Le siguió, en espejo, el ministro de Economía, quien atribuye la inflación, la pobreza y todos los problemas sociales y económicos al déficit fiscal, ignorando artificialmente que los países que dicen admirar tienen déficits fiscales elevados, como Estados Unidos, Japón o todos los países de la Unión Europea, a excepción de Dinamarca y Luxemburgo. Quizás el problema sea un tanto más complejo y el latiguillo de que “no se puede gastar más de lo que ingresa”, que de aplicarse desmoronaría en un instante todo el sistema financiero, sea sólo una cortina de humo para que no se vea lo que realmente se está buscando con el presente ajuste.
El catastrofismo no es nuevo como estrategia política. Busca lograr que la sociedad, considerando verdaderas todas esas afirmaciones, esté dispuesta a tolerar medidas que empeoren notoriamente sus condiciones de vida pero que estarían justificadas por ese cuadro artificialmente creado.
Claro que lo que completa esa descripción de la “catástrofe” es la necesidad de implementar duras pero “inevitables medidas correctivas”, todo ello a cuenta del futuro venturoso que nos esperará al final de todos esos sacrificios. Esto, vale decir, tampoco es original. Ya en junio de 1959 un ministro de economía, llamado Álvaro Alsogaray, terminaba su discurso donde anunciaba duros ajustes que perjudicarían a la mayoría de la población con una famosa frase: “Hay que pasar el invierno”. Desde aquel discurso, varias generaciones de argentinos siguen esperando que llegue la primavera.
Resulta evidente que el valor del discurso, en estos casos, no es su concordancia con la realidad, sino el efecto que logra sobre el ánimo de la población. Lo que se busca no es esclarecer, ni siquiera adoctrinar, sólo se quiere lograr consenso para medidas antipopulares que crearán desempleo, baja del poder adquisitivo de salarios y jubilaciones, pérdidas al patrimonio nacional, quiebra de empresas vinculadas al mercado interno, sin lograr ninguno de los efectos que prometen.

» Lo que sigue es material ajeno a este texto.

**src/rtl/index_scatter_vector_pkg.sv**
```systemverilog
// Shared types and helpers for the indexed scatter-to-vector assembler.
package index_scatter_vector_pkg;

  localparam int unsigned ELEM_BITS = 16;
  localparam int unsigned MAX_N     = 64;

  typedef logic [ELEM_BITS-1:0] elem_t;

  typedef enum logic {
    FILL = 1'b0,
    HOLD = 1'b1
  } scatter_state_e;

  // True when the low n bits of mask are all set.
  function automatic logic all_ones(input logic [MAX_N-1:0] mask, input int unsigned n);
    logic r;
    r = 1'b1;
    for (int unsigned i = 0; i < MAX_N; i++) begin
      if (i < n && !mask[i]) r = 1'b0;
    end
    return r;
  endfunction

endpackage

```
**src/rtl/index_scatter_vector_mask_tracker.sv**
```systemverilog
// Tracks which vector positions were written this frame, repeat writes, and frame completion.
module scatter_mask_tracker
  import index_scatter_vector_pkg::*;
#(
  parameter int unsigned N          = 3,
  parameter int unsigned INDEX_BITS = 4
) (
  input  logic                  clk,
  input  logic                  rst,
  input  logic                  wr_en,
  input  logic [INDEX_BITS-1:0] wr_idx,
  input  logic                  clear,
  output logic [N-1:0]          mask,
  output logic                  dup,
  output logic                  full_c
);

  logic [N-1:0] r_mask;
  logic         r_dup;
  logic [N-1:0] w_mask_nxt;
  logic         w_hit_dup;

  always_comb begin
    w_mask_nxt = r_mask;
    w_hit_dup  = 1'b0;
    for (int i = 0; i < int'(N); i++) begin
      if (wr_en && wr_idx == INDEX_BITS'(i)) begin
        w_hit_dup     = r_mask[i];
        w_mask_nxt[i] = 1'b1;
      end
    end
  end

  // Completion is judged on the mask as it will look after this write.
  assign full_c = wr_en && all_ones(MAX_N'(w_mask_nxt), N);

  always_ff @(posedge clk) begin
    if (rst || clear) begin
      r_mask <= '0;
      r_dup  <= 1'b0;
    end else begin
      r_mask <= w_mask_nxt;
      if (w_hit_dup) r_dup <= 1'b1;
    end
  end

  assign mask = r_mask;
  assign dup  = r_dup;

endmodule

```
**src/rtl/index_scatter_vector.sv**
```systemverilog
// Assembles (index, value) write beats into an N-element vector and presents it with a written-mask.
module index_scatter_vector
  import index_scatter_vector_pkg::scatter_state_e;
#(
  parameter int unsigned    BITS       = 16,
  parameter int unsigned    INDEX_BITS = 4,
  parameter int unsigned    N          = 3,
  parameter logic [BITS-1:0] FILL      = '0
) (
  input  logic                  clk,
  input  logic                  rst,
  input  logic                  in_valid,
  output logic                  in_ready,
  input  logic                  in_last,
  input  logic [INDEX_BITS-1:0] index,
  input  logic [BITS-1:0]       a,
  output logic                  out_valid,
  input  logic                  out_ready,
  output logic [BITS-1:0]       vector_c [N],
  output logic [N-1:0]          mask,
  output logic                  dup,
  output logic                  err
);

  scatter_state_e  r_state;
  scatter_state_e  w_state_nxt;
  logic [BITS-1:0] r_vec [N];
  logic            r_err;
  logic            w_accept;
  logic            w_idx_ok;
  logic            w_wr_en;
  logic            w_clear;
  logic            w_full_c;

  assign in_ready  = (r_state == index_scatter_vector_pkg::FILL);
  assign out_valid = (r_state == index_scatter_vector_pkg::HOLD);
  assign w_accept  = in_valid && in_ready;
  assign w_idx_ok  = 32'(index) < N;
  assign w_wr_en   = w_accept && w_idx_ok;
  assign w_clear   = out_valid && out_ready;

  scatter_mask_tracker #(
    .N          (N),
    .INDEX_BITS (INDEX_BITS)
  ) u_tracker (
    .clk    (clk),
    .rst    (rst),
    .wr_en  (w_wr_en),
    .wr_idx (index),
    .clear  (w_clear),
    .mask   (mask),
    .dup    (dup),
    .full_c (w_full_c)
  );

  always_ff @(posedge clk) begin
    if (rst) r_state <= index_scatter_vector_pkg::FILL;
    else     r_state <= w_state_nxt;
  end

  // A frame closes on the beat that fills the last position or carries in_last.
  always_comb begin
    w_state_nxt = r_state;
    case (r_state)
      index_scatter_vector_pkg::FILL:
        if (w_accept && (w_full_c || in_last)) w_state_nxt = index_scatter_vector_pkg::HOLD;
      index_scatter_vector_pkg::HOLD:
        if (out_ready) w_state_nxt = index_scatter_vector_pkg::FILL;
      default: w_state_nxt = index_scatter_vector_pkg::FILL;
    endcase
  end

  always_ff @(posedge clk) begin
    if (rst || w_clear) begin
      for (int i = 0; i < int'(N); i++) r_vec[i] <= FILL;
    end else if (w_wr_en) begin
      for (int i = 0; i < int'(N); i++) begin
        if (index == INDEX_BITS'(i)) r_vec[i] <= a;
      end
    end
  end

  // Out-of-range index flags a single-cycle error; the beat is otherwise dropped.
  always_ff @(posedge clk) begin
    if (rst) r_err <= 1'b0;
    else     r_err <= w_accept && !w_idx_ok;
  end

  assign vector_c = r_vec;
  assign err      = r_err;

endmodule

```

Pero, a pesar de todo, la tierra es redonda. Los nuevos terraplanistas ya no amenazan con la hoguera sino con balas, bastonazos y cárcel a los que se atrevan a expresar un punto de vista distinto al considerado “verdadero”, aunque ninguna prueba pueda aportarse en su favor.

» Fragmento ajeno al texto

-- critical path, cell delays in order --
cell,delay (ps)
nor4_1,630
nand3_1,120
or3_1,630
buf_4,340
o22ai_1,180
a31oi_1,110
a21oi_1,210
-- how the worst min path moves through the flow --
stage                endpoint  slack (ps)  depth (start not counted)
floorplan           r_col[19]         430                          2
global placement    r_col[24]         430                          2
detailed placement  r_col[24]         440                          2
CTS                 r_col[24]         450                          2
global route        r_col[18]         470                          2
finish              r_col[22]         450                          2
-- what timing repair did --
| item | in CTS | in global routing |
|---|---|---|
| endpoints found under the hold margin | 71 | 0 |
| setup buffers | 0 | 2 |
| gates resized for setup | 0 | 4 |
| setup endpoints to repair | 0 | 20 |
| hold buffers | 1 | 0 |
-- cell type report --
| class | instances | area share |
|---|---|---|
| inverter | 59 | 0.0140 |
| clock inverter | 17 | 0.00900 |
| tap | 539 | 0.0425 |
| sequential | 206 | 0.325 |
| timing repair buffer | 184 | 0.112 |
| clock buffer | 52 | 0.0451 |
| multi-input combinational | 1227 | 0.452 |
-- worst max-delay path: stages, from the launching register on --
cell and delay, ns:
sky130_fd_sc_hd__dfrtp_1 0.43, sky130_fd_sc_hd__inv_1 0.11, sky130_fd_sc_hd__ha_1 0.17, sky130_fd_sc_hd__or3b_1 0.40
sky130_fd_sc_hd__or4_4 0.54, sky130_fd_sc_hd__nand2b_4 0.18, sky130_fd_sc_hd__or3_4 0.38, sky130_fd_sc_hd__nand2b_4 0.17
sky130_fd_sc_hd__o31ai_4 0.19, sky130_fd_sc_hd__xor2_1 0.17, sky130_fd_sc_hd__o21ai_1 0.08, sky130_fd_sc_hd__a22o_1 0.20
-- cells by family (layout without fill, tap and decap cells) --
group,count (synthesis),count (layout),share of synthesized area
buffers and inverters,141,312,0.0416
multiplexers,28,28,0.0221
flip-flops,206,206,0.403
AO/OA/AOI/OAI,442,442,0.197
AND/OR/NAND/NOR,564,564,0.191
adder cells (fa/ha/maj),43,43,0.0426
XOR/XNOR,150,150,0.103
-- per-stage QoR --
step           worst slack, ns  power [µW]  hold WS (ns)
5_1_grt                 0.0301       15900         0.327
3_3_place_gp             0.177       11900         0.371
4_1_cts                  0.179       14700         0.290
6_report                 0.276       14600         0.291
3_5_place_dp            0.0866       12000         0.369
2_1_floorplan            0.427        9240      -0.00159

Lo que ocurre en nuestro sistema planetario es mucho más sencillo. El gobierno saliente se debatió sin éxito tratando de encauzar la puja distributiva entre los distintos actores económicos. Su fracaso, expresado principalmente en la inflación permanente de los precios, fue, probablemente, una de las causas que llevó al anterior oficialismo a perder las elecciones presidenciales. El programa del actual gobierno cree que pondrá fin a esa puja definiéndola a favor de los ricos, las empresas concentradas y el capital financiero.
Economistas de muy distinto signo político advierten que las medidas propuestas no darán los resultados esperados y que, por el contrario, agravarán todos los problemas que dicen querer resolver; pero quizás no han prestado suficiente atención a lo que complementa esta arriesgada estrategia: como repiten una y otra vez las nuevas autoridades, “con la ayuda del cielo” todo saldrá bien.
Vaya que la necesitamos en este momento. No podemos contar con la ventaja de tener un Papa argentino ya que, como denunció el actual presidente, es “el representante del maligno en la tierra”. Quizás por eso se han puesto de moda las ceremonias interreligiosas, a ver si de una vez por todas se produce el milagro de que, haciendo cada vez más ricos a los ya ricos, mejore la situación de todos (¿?).